Stability Analysis and Controller Design of Complex Dynamic Systems with Unknown Structures and Measurements

In control theory and control engineering, it is well known that the accurate model of a control plant is hard or even impossible to get. The uncertain system structures make it hard to design controllers with required control performances, and sometimes may even affect the observability, controllability and stability. In addition, the sensor measurements play a critical role in feedback controller design process. However, in real-world applications where sensors are operated in complicated industrial environments, it is common that the value measured by a sensor has variations from the real system state. The output from a practical sensor consists not only of true signals but also of disturbances. Thus, the uncertain measurement is another issue that affects both the performances and the stability of a control system. The aim of this dissertation is to develop new control approaches and to provide rigorous stability analysis for some complex planar systems with unknown structures and measurements. Motivated by some new ideas from homogeneous system theory and some classic ideas from linear system theory such as lead compensator and integral controller, this dissertation develops novel control approaches for some complex planar systems with unknown structures and measurements.

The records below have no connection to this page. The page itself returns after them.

`src/rtl/change_dispenser.sv`:
```
// rtl/change_dispenser.sv - greedy quarter/dime/nickel coin-return sequencer
module change_dispenser #(
    parameter int HOLD_CYCLES = 50_000_000,
    parameter int WIDTH       = 32
) (
    input  logic             clock,
    input  logic             reset,
    input  logic             start,
    input  logic [WIDTH-1:0] amount,
    input  logic             quarter_empty,
    input  logic             dime_empty,
    input  logic             nickel_empty,
    output logic [1:0]       quarter_pos,
    output logic [1:0]       dime_pos,
    output logic [1:0]       nickel_pos,
    output logic             busy,
    output logic             done,
    output logic [WIDTH-1:0] dispensed,
    output logic [WIDTH-1:0] shortfall
);

    typedef enum logic [2:0] {IDLE, SELECT, PUSH, RETRACT, DONE} state_t;
    typedef enum logic [1:0] {COIN_NONE, COIN_QUARTER, COIN_DIME, COIN_NICKEL} coin_t;

    state_t           state, state_next;
    coin_t            coin, coin_next;
    logic [WIDTH-1:0] remaining;
    logic [WIDTH-1:0] coin_value;
    logic [31:0]      hold_cnt;
    logic             hold_last;

    assign hold_last = (hold_cnt == 32'(HOLD_CYCLES - 1));

    // Cent value of the coin currently being pushed
    always_comb begin
        coin_value = '0;
        case (coin)
            COIN_QUARTER: coin_value = WIDTH'(25);
            COIN_DIME:    coin_value = WIDTH'(10);
            COIN_NICKEL:  coin_value = WIDTH'(5);
            default:      coin_value = '0;
        endcase
    end

    // Next-state logic; the greedy coin choice and tube sensing happen only in SELECT
    always_comb begin
        state_next = state;
        coin_next  = coin;
        case (state)
            IDLE: begin
                if (start) begin
                    state_next = SELECT;
                end
            end
            SELECT: begin
                if (remaining >= WIDTH'(25) && !quarter_empty) begin
                    coin_next  = COIN_QUARTER;
                    state_next = PUSH;
                end else if (remaining >= WIDTH'(10) && !dime_empty) begin
                    coin_next  = COIN_DIME;
                    state_next = PUSH;
                end else if (remaining >= WIDTH'(5) && !nickel_empty) begin
                    coin_next  = COIN_NICKEL;
                    state_next = PUSH;
                end else begin
                    coin_next  = COIN_NONE;
                    state_next = DONE;
                end
            end
            PUSH: begin
                if (hold_last) begin
                    state_next = RETRACT;
                end
            end
            RETRACT: begin
                if (hold_last) begin
                    coin_next  = COIN_NONE;
                    state_next = SELECT;
                end
            end
            DONE: begin
                state_next = IDLE;
            end
            default: begin
                coin_next  = COIN_NONE;
                state_next = IDLE;
            end
        endcase
    end

    // State and selected-coin registers
    always_ff @(posedge clock or negedge reset) begin
        if (!reset) begin
            state <= IDLE;
            coin  <= COIN_NONE;
        end else begin
            state <= state_next;
            coin  <= coin_next;
        end
    end

    // Hold counter times both the extended and the retracted phase of each coin
    always_ff @(posedge clock or negedge reset) begin
        if (!reset) begin
            hold_cnt <= '0;
        end else if ((state == PUSH || state == RETRACT) && !hold_last) begin
            hold_cnt <= hold_cnt + 32'd1;
        end else begin
            hold_cnt <= '0;
        end
    end

    // Payout bookkeeping; dispensed+remaining always equals the latched amount
    always_ff @(posedge clock or negedge reset) begin
        if (!reset) begin
            remaining <= '0;
            dispensed <= '0;
            shortfall <= '0;
        end else begin
            if (state == IDLE && start) begin
                remaining <= amount;
                dispensed <= '0;
                shortfall <= '0;
            end
            if (state == PUSH && hold_last) begin
                remaining <= remaining - coin_value;
                dispensed <= dispensed + coin_value;
            end
            if (state == SELECT && state_next == DONE) begin
                shortfall <= remaining;
            end
        end
    end

    // Servo codes decode straight from state so reset retracts every pusher at once
    assign quarter_pos = (state == PUSH && coin == COIN_QUARTER) ? 2'b01 : 2'b00;
    assign dime_pos    = (state == PUSH && coin == COIN_DIME)    ? 2'b01 : 2'b00;
    assign nickel_pos  = (state == PUSH && coin == COIN_NICKEL)  ? 2'b01 : 2'b00;
    assign busy        = (state != IDLE);
    assign done        = (state == DONE);

endmodule
```
`config.mk`:
```
export PLATFORM = sky130hd
export DESIGN_NAME = change_dispenser
export DESIGN_NICKNAME = d
export VERILOG_FILES = /design/src/rtl/change_dispenser.sv
export SDC_FILE = /design/constraint.sdc
export NUM_CORES = 1
export LEC_CHECK = 0
export CORE_MARGIN = 2
export CORE_UTILIZATION = 30
export CTS_CLUSTER_DIAMETER = 50
export DETAILED_ROUTE_END_ITERATION = 7
export HOLD_SLACK_MARGIN = 0.02
export RECOVER_POWER = 25
export REMOVE_ABC_BUFFERS = 1
export SETUP_SLACK_MARGIN = 0.2
export SLEW_MARGIN = 0
export SYNTH_ARGS = -nofsm -noshare
export SYNTH_HDL_FRONTEND = slang
export SYNTH_SLANG_ARGS = --single-unit
```
`constraint.sdc`:
```
create_clock -name clock -period 6.7 [get_ports clock]
set_input_delay 1.34 -clock clock [delete_from_list [all_inputs] [get_ports clock]]
set_output_delay 1.34 -clock clock [all_outputs]
set_load 0.005 [all_outputs]
```
# Word-level counts from Yosys, hierarchy flattened
# Cells that the tools add are included.
[word_totals]
reg_bits = 133
in_bits = 38
out_inout_bits = 72
[op_classes]
addsub = 3
magnitude_cmp = 3
n_eq_ne = 10
n_mux = 22
bitwise = 1
n_reduce_logical = 21
[op_table]
columns = ["cell", "count"]
rows = [
  ["$mux W32", 6],
  ["$add A32 B1 Y32 const B", 1],
  ["$add A32 B5 Y32", 1],
  ["$eq A32 B26 Y1 const B", 1],
  ["$ge A32 B3 Y1 const B", 1],
  ["$ge A32 B4 Y1 const B", 1],
  ["$ge A32 B5 Y1 const B", 1],
  ["$sub A32 B5 Y32", 1],
  ["$mux W3", 6],
  ["$pmux W5 S3", 1],
  ["$pmux W3 S4", 1],
  ["$logic_and A1 B1 Y1", 10],
  ["$mux W2", 4],
  ["$eq A3 B2 Y1 const B", 2],
  ["$eq A3 B3 Y1 const B", 2],
  ["$pmux W2 S3", 1],
  ["$eq A2 B2 Y1 const B", 2],
  ["$logic_not A1 Y1", 4],
  ["$reduce_bool A2 Y1", 2],
  ["$eq A3 B1 Y1 const B", 1],
  ["$logic_not A3 Y1", 1],
  ["$mux W1", 3],
  ["$reduce_bool A3 Y1", 1],
  ["$reduce_or A3 Y1", 1],
  ["other kinds (5)", 5],
]

# Longest topological paths before layout
# Gate-level depths: netlist of the first run.
[logic_depth]
depth_word = 9
ltp_mapped = 12

# Worst setup path after synthesis of the first run
# Ideal clock, no wire load.
[synth_path]
kind = "reg-to-reg"
startpoint = "register coin[1]"
endpoint = "register remaining[28]"
setup_time_ns = 0.065
arrival_time_ns = 2.765
t_required_ns = 6.635
path_slack_ns = 3.870
stages_incl_launch_ff = 13
path_buffers = 2
cell_sequence = "dfrtp_1 -> inv_1 -> ha_1 -> inv_1 -> ha_1 -> or4_1 -> buf_2 -> or4_1 -> or3_1 -> buf_2 -> nor3_2 -> mux2i_1 -> o21a_1"
[synth_between]
elab_chain_len = 4
word_cells_on_any_way = 6
cone_classes = "add/sub (1); eq/ne (3); mux (2)"
[synth_lines]
columns = ["element", "line_no", "source"]
rows = [
  ["start, declared", "26", "coin_t coin, coin_next;"],
  ["start signal, assigned", "98", "coin <= coin_next;"],
  ["$eq A2 B2 Y1 or $eq A2 B1 Y1 (tied branches)", "37", "case (coin)"],
  ["$pmux W5 S3 *", "37", ""],
  ["$sub A32 B5 Y32 *", "126", "remaining <= remaining - coin_value;"],
  ["$mux W32 *", "125", "if (state == PUSH && hold_last) begin"],
  ["end signal, assigned", "121", "remaining <= amount;"],
  ["end signal, assigned", "126", ""],
  ["end, declared", "27", "logic [WIDTH-1:0] remaining;"],
]
# Mark *: on every way between the ends. The rest lies on a longest branch, timed or not.
# A chain may end at the register's enable or synchronous reset.

# Final worst setup path of the first run
[layout_path]
startpoint = "register state[1]"
endpoint = "output quarter_pos[0]"
[layout_between]
elab_chain_len = 3
[layout_lines]
columns = ["element", "line_no", "source"]
rows = [
  ["start, declared", "25", "state_t state, state_next;"],
  ["start signal, assigned", "97", "state <= state_next;"],
  ["$eq A3 B2 Y1", "136", "assign quarter_pos = (state == PUSH && coin == COIN_QUARTER) ? 2'b01 : 2'b00;"],
  ["$logic_and A1 B1 Y1", "136", ""],
  ["$mux W1", "136", ""],
  ["end, declared", "13", "output logic [1:0] quarter_pos,"],
]
# No other way between the ends.

==> flow_summary_export.csv, run 1 <==
group,metric,value,unit
die,row_count,56,
setup_path,arrival,2.30,ns
worst_hold_path,hold_end,"dispensed[31]$_DFFE_PN0P_",
die,die_y,158,um
worst_hold_path,min_from,"dispensed[31]$_DFFE_PN0P_",
die,core_area,0.0234,mm^2
clock_network,cts_resized,0,
setup_path,critPathCaptureType,"primary output",
die,dieArea,0.0251,mm^2
power,irDropWorstVdd,0.000169,V
timing,maxSlewHeadroom,0.218,
global_route,grt-ovfl-total,0,
layout,drive_above_1_share,0.0604,
placed_design,dp_hpwl,13.3,mm
detailed_routing,top_layer,"met4",
setup_path,r2r_slack,3.17,ns
power,leakage,3.74,nW
power,p_sw_frac,0.346,
synthesis,yosys.area_share.simple,0.257,
synthesis,synth_edf_count,0,
timing,setup_viol,0,
detailed_routing,wl_met2,8.67,mm
setup_path,worst_ep_required_time,5.36,ns
power,combPwrFrac,0.318,
detailed_routing,met3_length,931,um
placed_design,post-place-cells,1181,
detailed_routing,routedWlPerCell,15.9,um
synthesis,synthFlopType,"dfrtp_1",
synthesis,synthXorXnorAreaFrac,0.0429,
clock_network,clock_latency,0.43,ns
synthesis,yosys_warnings,0,
setup_path,rr_endpoint,"shortfall[15]$_DFFE_PN0P_",
clock_network,clkSinkCount,133,
setup_path,ff2ff_path_depth,6,
power,powerDensity,376,mW/mm^2
synthesis,syn-cell-area,0.00715,mm^2
clock_network,numCtsBuffers,17,
detailed_routing,remaining_drc_errors,0,
global_route,antenna_found_initial,0,
power,clkPwrFrac,0.280,
layout,antenna-diode-count,0,
die,start_util,0.305,
clock_network,clockBufferDepth,2,
synthesis,synth_top_area_share,0.466,
synthesis,async_reset_ff_frac,1.00,
synthesis,synth_cells,791,
timing,timing.final.crit_period,3.64,ns
setup_path,reg2reg_from,"remaining[23]$_DFFE_PN0P_",
detailed_routing,via_per_inst,5.03,
clock_network,cts_root_buffer,"clkbuf_16",
power,intPower,2.23,mW
synthesis,yosysMostFrequentCell,"nand2_1",
detailed_routing,drt_first_pass_iters,4,
layout,stdcell_area,0.00908,mm^2
timing,final.setup.tns,0,ns
clock_network,cts_setup_buffers,0,
timing,tightest_slew,1.16,ns
setup_path,cp_max_fo,14,
placed_design,gp_congestion,0.749,
detailed_routing,via_count,6101,
detailed_routing,antenna_left,0,
power,seq_power_share,0.402,
synthesis,synthMuxAreaShare,0.0210,
synthesis,yosysSeqAreaShare,0.466,
timing,slew_viol_final,0,
timing,fin_ws,3.06,ns
synthesis,syn_avg_cell_area,9.04,um^2
timing,fin_skew,0.0126,ns
timing,hold_violations,0,
worst_hold_path,worstHoldPathType,"flip-flop to flip-flop",
synthesis,synth_top_family_by_area,"simple AND/OR/NAND/NOR gates",
layout,final-instance-count-excl-fill,1213,
die,die_width,158,um
timing,min_period_over_period,0.543,
global_route,grt_use_total,0.158,
clock_network,cts_tree,"done",
synthesis,synth_area_leaders,"dfrtp_1 47%, nand2_1 7.6%, o21ai_0 3.7%",
layout,fillers,2380,
timing,max_freq,275,MHz
power,p_sw,1.18,mW
setup_path,critical_path.startpoint_type,"flip-flop",
detailed_routing,wl_met1,9.42,mm
global_route,grt_pass1_vias,5796,
synthesis,synth_cell_types,66,
global_route,grt_max_degree,68,
die,io_pins,110,
clock_network,ctsHtreeMaxLevel,4,
detailed_routing,drtIter0Drc,380,
layout,finalNetCount,938,
synthesis,synth-adder-area-share,0.0354,
synthesis,synthTopCellsByCount,"145 x nand2_1, 133 x dfrtp_1, 65 x nor2_1, 53 x o21ai_0, 48 x nand3_1",
synthesis,yosys.area.top_type,"dfrtp_1",
clock_network,ctsHoldBuffers,0,
detailed_routing,drt_wl_total,19.3,mm
worst_hold_path,whs_path_depth,1,
synthesis,synth_compound_area_frac,0.141,
clock_network,cts.clk_slew.worst_paths,0.06,ns
placed_design,place_area,0.00848,mm^2
placed_design,portBuffers,106,
setup_path,worstSetupPathType,"flip-flop to primary output",
global_route,grt_pass1_wl,30.8,mm
synthesis,ys_ff_latch,133,
job,cap_violations,0,
layout,area_growth,27.0,%
placed_design,pre_cts_ws,2.85,ns
status,run_status,"complete, no violations",
timing,grt_setup_unrepaired,"false",
-- placed cells by master, fill, tap and decap left out, types with 4 or more instances in the layout --
cell	instances
clkinv_4	4
o21ai_0	53
o211ai_1	18
a21o_1	7
nor4_1	12
and2_1	7
o31ai_1	9
nand2_1	145
nor2_1	65
clkbuf_16	17
a31oi_1	4
xnor2_1	9
ha_1	17
a22oi_1	4
and4_1	4
a211oi_1	4
nor3_1	24
or4_1	7
o21a_1	8
clkdlybuf4s50_1	105
and3_1	12
a21oi_1	19
xor2_1	26
nand4_1	17
dfrtp_1	133
o311ai_0	5
inv_1	15
buf_4	8
mux2i_1	15
or3_1	7
nand3_1	48
-- layer usage --
layer / GRT usage / up-vias
met2: 0.240 / 145
met1: 0.225 / 2953
met3: 0.0378 / 14
met4: 0.0416 / 0
li1: - / 2989
met5: 0 / -
-- power groups by stage --
stage	combinational, mW	sequential, mW	clock (mW)
after global placement	1.08	1.37	0
after CTS	1.10	1.37	0.974
final	1.09	1.37	0.955
after detailed placement	1.09	1.38	0
after global routing	1.23	1.42	1.00
after floorplan	0.621	1.30	0
-- how the worst max path moves through the flow --
stage	startpoint	to	slack, ns
floorplan	start	remaining[29]$_DFFE_PN0P_	2.97
global placement	dime_empty	shortfall[6]$_DFFE_PN0P_	2.93
detailed placement	dime_empty	shortfall[15]$_DFFE_PN0P_	2.85
CTS	state[1]$_DFF_PN0_	quarter_pos[0]	3.02
global route	remaining[23]$_DFFE_PN0P_	shortfall[11]$_DFFE_PN0P_	2.77
finish	state[1]$_DFF_PN0_	quarter_pos[0]	3.06
-- metrics by stage --
step	hold WS (ns)	total power, mW	util
2_1_floorplan	0.464	1.92	-
3_3_place_gp	0.468	2.45	0.363
3_5_place_dp	0.475	2.47	0.363
4_1_cts	0.484	3.44	0.388
5_1_grt	0.517	3.65	0.388
6_report	0.476	3.41	0.388
-- area by class of cell --
class,count,area [um^2],share of cell area
Clock buffer,20,447,0.0492
Tap cell,319,399,0.0440
Clock inverter,12,155,0.0171
Inverter,15,56.3,0.00620
Multi-Input combinational cell,600,3570,0.393
Timing Repair Buffer,114,1120,0.124
Sequential cell,133,3330,0.367
-- critical path, stage by stage (launching register included) --
cell,delay (ns)
dfrtp_1,0.58
nor3b_1,0.43
buf_4,0.21
and2_1,0.12
clkdlybuf4s50_1,0.53
-- sequential cells by signal (all words and copies together) (netlist names) --
register / cells
coin: 2
shortfall: 32
hold_cnt: 32
remaining: 32
dispensed: 32
state: 3
-- cell families after synthesis --
logic type | after synthesis
compound gates | 152
xor+xnor | 35
fa+ha+maj | 19
buf+inv | 60
flops | 133
mux | 15
other cells | 1
simple gates | 376
(Power assumes the default switching activity.)
==> inputs of run 2 (changes only) <==
Clock period 6.7 ns to 3.65 ns, I/O delays scaled along.
==> run 2 against run 1 <==
  * The run now ends with max-capacitance violations, max-slew violations left
  * Sequential power grew 83%
  * Via count shrank 0.36%
  * Register-to-register slack lost 2.6 ns
  * Total power grew 89%
  * Cell count grew 0.66%
  * Non-clock buffer count grew 8
  * Critical path depth grew 6
  * Critical endpoint is now remaining[28]$_DFFE_PN0P_
  * Largest power group unchanged
==> flow_summary_export.csv, run 2 (synthesized netlist as in run 1, its figures left out) <==
group,metric,value,unit
detailed_routing,remaining_drc_errors,0,
timing,timing.final.crit_period,3.08,ns
layout,layout_commonest_cell,"nand2_1",
setup_path,critical_path.startpoint_type,"flip-flop",
setup_path,crit_chain,"inv_1 -> ha_1 -> inv_1 -> ha_1 -> or4_1 -> or4_1 -> or3_1 -> nor3_2 -> mux2i_1 -> o21a_1",
layout,drive_above_1_share,0.0665,
power,p_sw_frac,0.338,
timing,max_freq,325,MHz
timing,slew_viol_final,73,
power,combPwrFrac,0.321,
status,failed_checks,"max-capacitance violations, max-slew violations",
power,powerDensity,703,mW/mm^2
setup_path,worst_ep_required_time,4.01,ns
power,irDropWorstVdd,0.000260,V
die,start_util,0.305,
power,seq_power_share,0.389,
layout,antenna-diode-count,0,
placed_design,portBuffers,106,
detailed_routing,via_per_inst,4.98,
global_route,grt_pass1_wl,31.7,mm
timing,grt_setup_unrepaired,"false",
global_route,grt_use_total,0.162,
global_route,grt_max_degree,73,
clock_network,cts_resized,0,
layout,area_growth,28.3,%
power,intPower,4.27,mW
clock_network,clock_latency,0.43,ns
detailed_routing,drt_wl_total,19.4,mm
status,run_status,"finished, violations left",
setup_path,cp_max_fo,6,
timing,tightest_slew,1.94,ns
worst_hold_path,worstHoldPathType,"flip-flop to flip-flop",
detailed_routing,drtIter0Drc,358,
placed_design,gp_congestion,0.802,
power,p_sw,2.18,mW
global_route,antenna_found_initial,0,
die,die_y,158,um
detailed_routing,antenna_left,0,
power,leakage,3.78,nW
timing,min_period_over_period,0.843,
timing,fin_skew,0.0136,ns
detailed_routing,routedWlPerCell,15.9,um
clock_network,cts_setup_buffers,0,
setup_path,critPathCaptureType,"flip-flop",
setup_path,cp_slowest_stage_delay,0.52,ns
setup_path,arrival,3.44,ns
clock_network,clockBufferDepth,2,
timing,hold_violations,0,
setup_path,worstSetupPathType,"flip-flop to flip-flop",
placed_design,dp_hpwl,13.5,mm
die,io_pins,110,
clock_network,numCtsBuffers,17,
clock_network,ctsHtreeMaxLevel,4,
layout,finalNetCount,946,
clock_network,clkSinkCount,133,
detailed_routing,via_count,6079,
timing,final.setup.tns,0,ns
job,cap_violations,1,
clock_network,cts.clk_slew.worst_paths,0.06,ns
die,row_count,56,
layout,layout_common_cells,"145 x nand2_1, 133 x dfrtp_1, 105 x clkdlybuf4s50_1",
power,clkPwrFrac,0.289,
layout,final-instance-count-excl-fill,1221,
timing,setup_viol,0,
clock_network,cts_tree,"done",
die,die_width,158,um
clock_network,cts_root_buffer,"clkbuf_16",
die,dieArea,0.0251,mm^2
timing,maxSlewHeadroom,-0.296,
die,core_area,0.0234,mm^2
global_route,grt_pass1_vias,5822,
clock_network,ctsHoldBuffers,0,
global_route,grt-ovfl-total,0,
detailed_routing,drt_first_pass_iters,5,
placed_design,post-place-cells,1189,
setup_path,cp_slowest_cell,"or4_1",
run 2: area by class of cell:
cell class,instances,area (um^2)
tap,319,399
inverter,15,56.3
fill,2373,14200
sequential,133,3330
clock inverter,7,143
multi-input combinational,600,3580
timing repair buffer,122,1170
clock buffer,25,495
run 2: critical path: cells and delay by family, from the launching register on:
family / cells / cell delay, ns
multiplexers: 1 / 0.20
AND/OR/NAND/NOR: 4 / 1.66
flip-flops: 1 / 0.44
buffers and inverters: 2 / 0.18
AO/OA/AOI/OAI: 1 / 0.13
adder cells (fa/ha/maj): 2 / 0.41
run 2: per-stage QoR:
step,hold slack [ns],total power [mW],utilization,cell area [um^2],setup slack [ns]
final,0.482,6.45,0.392,9170,0.572
after global routing,0.511,6.90,0.392,9170,0.315
after CTS,0.355,6.49,0.392,9180,0.571
after detailed placement,0.474,4.60,0.365,8540,0.583
after global placement,0.465,4.57,0.365,8540,0.669
after floorplan,0.434,3.53,-,6950,0.345
run 2: final timing paths:
| path | depth (start not counted) | start | slack, ns | end |
|---|---|---|---|---|
| setup reg to reg | 10 | coin[1]$_DFFE_PN0P_ | 0.57 | remaining[28]$_DFFE_PN0P_ |
| setup / recovery | 10 | coin[1]$_DFFE_PN0P_ | 0.57 | remaining[28]$_DFFE_PN0P_ |
| hold reg to reg | 1 | dispensed[31]$_DFFE_PN0P_ | 0.48 | dispensed[31]$_DFFE_PN0P_ |
| max in group asynchronous | 2 | reset | 1.09 | hold_cnt[8]$_DFF_PN0_ |
| min in group asynchronous | 1 | reset | 0.82 | shortfall[17]$_DFFE_PN0P_ |
| hold / removal | 1 | dispensed[31]$_DFFE_PN0P_ | 0.48 | dispensed[31]$_DFFE_PN0P_ |
run 2: power groups by stage:
stage | logic [mW] | registers (mW) | clock network, mW
after CTS | 2.10 | 2.50 | 1.89
after global placement | 2.06 | 2.51 | 0
final | 2.07 | 2.51 | 1.87
after global routing | 2.34 | 2.60 | 1.96
after floorplan | 1.14 | 2.39 | 0
after detailed placement | 2.08 | 2.52 | 0
run 2: per-layer routing:
layer / global-route usage / vias up / wire length (um) / part of all wire
met3: 0.0354 / 16 / 897 / 0.046
met1: 0.229 / 2910 / 9640 / 0.50
li1: - / 3013 / - / -
met5: 0 / - / 0 / 0
met2: 0.245 / 140 / 8610 / 0.44
met4: 0.0528 / 0 / 278 / 0.014
==> edit (settings of run 2) <==
Change the parameter `WIDTH` from 32 to 40.
--- a/src/rtl/change_dispenser.sv
+++ b/src/rtl/change_dispenser.sv
@@ -1,7 +1,7 @@
 // rtl/change_dispenser.sv - greedy quarter/dime/nickel coin-return sequencer
 module change_dispenser #(
     parameter int HOLD_CYCLES = 50_000_000,
-    parameter int WIDTH       = 32
+    parameter int WIDTH       = 40
 ) (
     input  logic             clock,
     input  logic             reset,
Interface: changed (resized amount, dispensed and shortfall); port bits go from 110 to 134. No check against the original RTL was run, so the function may have changed too.
==> edit against run 2 <==
  * The run still ends with max-capacitance violations, max-slew violations left
  * Sequential share of layout area is 0.71 points higher
  * Area after synthesis is 16% higher
  * Power is 16% higher
  * Cell area is 16% higher
  * Sequential cell count is 24 higher
  * Wire length is 28% higher
  * Hold slack worse by 0.0024 ns
  * Count of clock-buffer cells in the layout is 6 lower
  * Worst setup slack worse by 0.0024 ns
  * Critical path depth is 1 lower
  * Sequential power is 19% higher
  * Die area is 16% higher
  * Cell count is 16% higher
  * Critical path type unchanged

Firstly we design a feedback controller for a class of nonlinear planar systems with unknown coefficients in system structures and measurements, and then extend the result to a more generalized system by providing necessary and sufficient conditions of stability. Then by taking advantage of the stability-increasing capability of a lead compensator, we propose a dynamic output feedback controller for a class of nonlinear systems with unknown structures and measurements. Next, we employ the idea of the integral controller to design controllers and then extend the result to the case of actuator saturation for a class of planar systems with unknown measurements. Finally we propose an output feedback integral controller for a class of planar systems with unknown measurements by constructing a novel observer.

Some examples and the related simulation studies verify the effectiveness of the proposed methods. The simple form controllers of the proposed approaches make them easy to be realized and applied in practical applications. The stability conditions and the Lyapunov functions proposed in this dissertation can provide a novel way to design controllers and analysis stability for some nonlinear planar systems.